_EXERCISE DETAILS:_
Would you print the whole listing again, exactly?

_MATERIALS PROVIDED:_
------------------------------------------------------------------------

--- src/rtl/uart_tx_fifo.sv ---
// uart_tx_fifo: buffered UART transmitter.
// Bytes written with transmit/tx_byte are queued in a small FIFO and sent
// LSB first as start + 8 data + optional parity + 1 or 2 stop bits.
// Back-to-back frames leave no idle gap on the line, and every output is registered.

module uart_tx_fifo #(
  parameter int baud_rate    = 9600,
  parameter int sys_clk_freq = 100000000,
  parameter int FIFO_DEPTH   = 4,
  parameter int PARITY       = 0,
  parameter int STOP_BITS    = 1
) (
  input  logic                          clk,
  input  logic                          rst,
  input  logic                          transmit,
  input  logic [7:0]                    tx_byte,
  output logic                          tx,
  output logic                          is_transmitting,
  output logic                          tx_full,
  output logic                          tx_empty,
  output logic [$clog2(FIFO_DEPTH):0]   fifo_count,
  output logic                          overflow
);

  // Bit timing. The stop phase is timed as a single long interval, so the
  // baud counter is sized for the longest phase.
  localparam int CLKS_PER_BIT = sys_clk_freq / baud_rate;
  localparam int STOP_CLKS    = STOP_BITS * CLKS_PER_BIT;
  localparam int CNT_W        = $clog2(STOP_CLKS);
  localparam int PTR_W        = $clog2(FIFO_DEPTH);
  localparam int CW           = PTR_W + 1;

  localparam logic [CNT_W-1:0] BIT_LAST  = CNT_W'(CLKS_PER_BIT - 1);
  localparam logic [CNT_W-1:0] STOP_LAST = CNT_W'(STOP_CLKS - 1);
  localparam logic [CW-1:0]    DEPTH_C   = CW'(FIFO_DEPTH);

  typedef enum logic [2:0] {
    IDLE,
    START,
    DATA,
    PAR,
    STOP
  } state_t;

  // FIFO storage and bookkeeping
  logic [7:0]       mem [FIFO_DEPTH];
  logic [PTR_W-1:0] wr_ptr;
  logic [PTR_W-1:0] rd_ptr;
  logic [CW-1:0]    count_next;
  logic [7:0]       head_byte;
  logic             push;
  logic             pop;

  // Serialiser state
  state_t           state;
  state_t           state_next;
  logic [CNT_W-1:0] baud_cnt;
  logic [CNT_W-1:0] baud_next;
  logic [2:0]       bit_idx;
  logic [2:0]       bit_next;
  logic [7:0]       shift_reg;
  logic [7:0]       shift_next;
  logic             par_bit;
  logic             par_next;
  logic             tx_next;
  logic             busy_next;

  // A write is taken only when the FIFO is not full; a pop in the same
  // cycle does not make room for it, because tx_full is the registered flag.
  assign push      = transmit & ~tx_full;
  assign head_byte = mem[rd_ptr];

  // Next occupancy from the push/pop pair; simultaneous push and pop cancel.
  always_comb begin
    count_next = fifo_count;
    if (push && !pop) begin
      count_next = fifo_count + CW'(1);
    end else if (!push && pop) begin
      count_next = fifo_count - CW'(1);
    end
  end

  // Byte storage: data is captured only at the accepting edge.
  always_ff @(posedge clk) begin
    if (push) begin
      mem[wr_ptr] <= tx_byte;
    end
  end

  // FIFO pointers, occupancy, status flags and the sticky overflow flag.
  always_ff @(posedge clk or posedge rst) begin
    if (rst) begin
      wr_ptr     <= '0;
      rd_ptr     <= '0;
      fifo_count <= '0;
      tx_full    <= 1'b0;
      tx_empty   <= 1'b1;
      overflow   <= 1'b0;
    end else begin
      if (push) begin
        wr_ptr <= wr_ptr + PTR_W'(1);
      end
      if (pop) begin
        rd_ptr <= rd_ptr + PTR_W'(1);
      end
      fifo_count <= count_next;
      tx_full    <= (count_next == DEPTH_C);
      tx_empty   <= (count_next == '0);
      if (transmit && tx_full) begin
        overflow <= 1'b1;
      end
    end
  end

  // State register, together with the bit-timing datapath and registered line outputs.
  always_ff @(posedge clk or posedge rst) begin
    if (rst) begin
      state           <= IDLE;
      baud_cnt        <= '0;
      bit_idx         <= '0;
      shift_reg       <= '0;
      par_bit         <= 1'b0;
      tx              <= 1'b1;
      is_transmitting <= 1'b0;
    end else begin
      state           <= state_next;
      baud_cnt        <= baud_next;
      bit_idx         <= bit_next;
      shift_reg       <= shift_next;
      par_bit         <= par_next;
      tx              <= tx_next;
      is_transmitting <= busy_next;
    end
  end

  // Next-state logic: the baud counter restarts at every bit boundary. The head
  // byte is popped either from IDLE or at the final stop-bit edge, which lets
  // frames run back to back.
  always_comb begin
    state_next = state;
    baud_next  = baud_cnt + CNT_W'(1);
    bit_next   = bit_idx;
    shift_next = shift_reg;
    par_next   = par_bit;
    pop        = 1'b0;
    unique case (state)
      IDLE: begin
        baud_next = '0;
        if (!tx_empty) begin
          pop        = 1'b1;
          shift_next = head_byte;
          par_next   = (PARITY == 2) ? ~^head_byte : ^head_byte;
          state_next = START;
        end
      end
      START: begin
        if (baud_cnt == BIT_LAST) begin
          baud_next  = '0;
          bit_next   = '0;
          state_next = DATA;
        end
      end
      DATA: begin
        if (baud_cnt == BIT_LAST) begin
          baud_next  = '0;
          shift_next = {1'b0, shift_reg[7:1]};
          if (bit_idx == 3'd7) begin
            state_next = (PARITY != 0) ? PAR : STOP;
          end else begin
            bit_next = bit_idx + 3'd1;
          end
        end
      end
      PAR: begin
        if (baud_cnt == BIT_LAST) begin
          baud_next  = '0;
          state_next = STOP;
        end
      end
      STOP: begin
        if (baud_cnt == STOP_LAST) begin
          baud_next = '0;
          if (!tx_empty) begin
            pop        = 1'b1;
            shift_next = head_byte;
            par_next   = (PARITY == 2) ? ~^head_byte : ^head_byte;
            state_next = START;
          end else begin
            state_next = IDLE;
          end
        end
      end
      default: begin
        baud_next  = '0;
        state_next = IDLE;
      end
    endcase
  end

  // Output logic: the line level and busy flag for the upcoming state are
  // registered, so tx changes on the same edge the state changes.
  always_comb begin
    tx_next   = 1'b1;
    busy_next = (state_next != IDLE);
    case (state_next)
      START:   tx_next = 1'b0;
      DATA:    tx_next = shift_next[0];
      PAR:     tx_next = par_next;
      default: tx_next = 1'b1;
    endcase
  end

endmodule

------------------------------------------------------------------------

_WRITTEN RESPONSE:_
--- src/rtl/uart_tx_fifo.sv ---
// uart_tx_fifo: buffered UART transmitter.
// Bytes written with transmit/tx_byte are queued in a small FIFO and sent
// LSB first as start + 8 data + optional parity + 1 or 2 stop bits.
// Back-to-back frames leave no idle gap on the line, and every output is registered.

module uart_tx_fifo #(
  parameter int baud_rate    = 9600,
  parameter int sys_clk_freq = 100000000,
  parameter int FIFO_DEPTH   = 4,
  parameter int PARITY       = 0,
  parameter int STOP_BITS    = 1
) (
  input  logic                          clk,
  input  logic                          rst,
  input  logic                          transmit,
  input  logic [7:0]                    tx_byte,
  output logic                          tx,
  output logic                          is_transmitting,
  output logic                          tx_full,
  output logic                          tx_empty,
  output logic [$clog2(FIFO_DEPTH):0]   fifo_count,
  output logic                          overflow
);

  // Bit timing. The stop phase is timed as a single long interval, so the
  // baud counter is sized for the longest phase.
  localparam int CLKS_PER_BIT = sys_clk_freq / baud_rate;
  localparam int STOP_CLKS    = STOP_BITS * CLKS_PER_BIT;
  localparam int CNT_W        = $clog2(STOP_CLKS);
  localparam int PTR_W        = $clog2(FIFO_DEPTH);
  localparam int CW           = PTR_W + 1;

  localparam logic [CNT_W-1:0] BIT_LAST  = CNT_W'(CLKS_PER_BIT - 1);
  localparam logic [CNT_W-1:0] STOP_LAST = CNT_W'(STOP_CLKS - 1);
  localparam logic [CW-1:0]    DEPTH_C   = CW'(FIFO_DEPTH);

  typedef enum logic [2:0] {
    IDLE,
    START,
    DATA,
    PAR,
    STOP
  } state_t;

  // FIFO storage and bookkeeping
  logic [7:0]       mem [FIFO_DEPTH];
  logic [PTR_W-1:0] wr_ptr;
  logic [PTR_W-1:0] rd_ptr;
  logic [CW-1:0]    count_next;
  logic [7:0]       head_byte;
  logic             push;
  logic             pop;

  // Serialiser state
  state_t           state;
  state_t           state_next;
  logic [CNT_W-1:0] baud_cnt;
  logic [CNT_W-1:0] baud_next;
  logic [2:0]       bit_idx;
  logic [2:0]       bit_next;
  logic [7:0]       shift_reg;
  logic [7:0]       shift_next;
  logic             par_bit;
  logic             par_next;
  logic             tx_next;
  logic             busy_next;

  // A write is taken only when the FIFO is not full; a pop in the same
  // cycle does not make room for it, because tx_full is the registered flag.
  assign push      = transmit & ~tx_full;
  assign head_byte = mem[rd_ptr];

  // Next occupancy from the push/pop pair; simultaneous push and pop cancel.
  always_comb begin
    count_next = fifo_count;
    if (push && !pop) begin
      count_next = fifo_count + CW'(1);
    end else if (!push && pop) begin
      count_next = fifo_count - CW'(1);
    end
  end

  // Byte storage: data is captured only at the accepting edge.
  always_ff @(posedge clk) begin
    if (push) begin
      mem[wr_ptr] <= tx_byte;
    end
  end

  // FIFO pointers, occupancy, status flags and the sticky overflow flag.
  always_ff @(posedge clk or posedge rst) begin
    if (rst) begin
      wr_ptr     <= '0;
      rd_ptr     <= '0;
      fifo_count <= '0;
      tx_full    <= 1'b0;
      tx_empty   <= 1'b1;
      overflow   <= 1'b0;
    end else begin
      if (push) begin
        wr_ptr <= wr_ptr + PTR_W'(1);
      end
      if (pop) begin
        rd_ptr <= rd_ptr + PTR_W'(1);
      end
      fifo_count <= count_next;
      tx_full    <= (count_next == DEPTH_C);
      tx_empty   <= (count_next == '0);
      if (transmit && tx_full) begin
        overflow <= 1'b1;
      end
    end
  end

  // State register, together with the bit-timing datapath and registered line outputs.
  always_ff @(posedge clk or posedge rst) begin
    if (rst) begin
      state           <= IDLE;
      baud_cnt        <= '0;
      bit_idx         <= '0;
      shift_reg       <= '0;
      par_bit         <= 1'b0;
      tx              <= 1'b1;
      is_transmitting <= 1'b0;
    end else begin
      state           <= state_next;
      baud_cnt        <= baud_next;
      bit_idx         <= bit_next;
      shift_reg       <= shift_next;
      par_bit         <= par_next;
      tx              <= tx_next;
      is_transmitting <= busy_next;
    end
  end

  // Next-state logic: the baud counter restarts at every bit boundary. The head
  // byte is popped either from IDLE or at the final stop-bit edge, which lets
  // frames run back to back.
  always_comb begin
    state_next = state;
    baud_next  = baud_cnt + CNT_W'(1);
    bit_next   = bit_idx;
    shift_next = shift_reg;
    par_next   = par_bit;
    pop        = 1'b0;
    unique case (state)
      IDLE: begin
        baud_next = '0;
        if (!tx_empty) begin
          pop        = 1'b1;
          shift_next = head_byte;
          par_next   = (PARITY == 2) ? ~^head_byte : ^head_byte;
          state_next = START;
        end
      end
      START: begin
        if (baud_cnt == BIT_LAST) begin
          baud_next  = '0;
          bit_next   = '0;
          state_next = DATA;
        end
      end
      DATA: begin
        if (baud_cnt == BIT_LAST) begin
          baud_next  = '0;
          shift_next = {1'b0, shift_reg[7:1]};
          if (bit_idx == 3'd7) begin
            state_next = (PARITY != 0) ? PAR : STOP;
          end else begin
            bit_next = bit_idx + 3'd1;
          end
        end
      end
      PAR: begin
        if (baud_cnt == BIT_LAST) begin
          baud_next  = '0;
          state_next = STOP;
        end
      end
      STOP: begin
        if (baud_cnt == STOP_LAST) begin
          baud_next = '0;
          if (!tx_empty) begin
            pop        = 1'b1;
            shift_next = head_byte;
            par_next   = (PARITY == 2) ? ~^head_byte : ^head_byte;
            state_next = START;
          end else begin
            state_next = IDLE;
          end
        end
      end
      default: begin
        baud_next  = '0;
        state_next = IDLE;
      end
    endcase
  end

  // Output logic: the line level and busy flag for the upcoming state are
  // registered, so tx changes on the same edge the state changes.
  always_comb begin
    tx_next   = 1'b1;
    busy_next = (state_next != IDLE);
    case (state_next)
      START:   tx_next = 1'b0;
      DATA:    tx_next = shift_next[0];
      PAR:     tx_next = par_next;
      default: tx_next = 1'b1;
    endcase
  end

endmodule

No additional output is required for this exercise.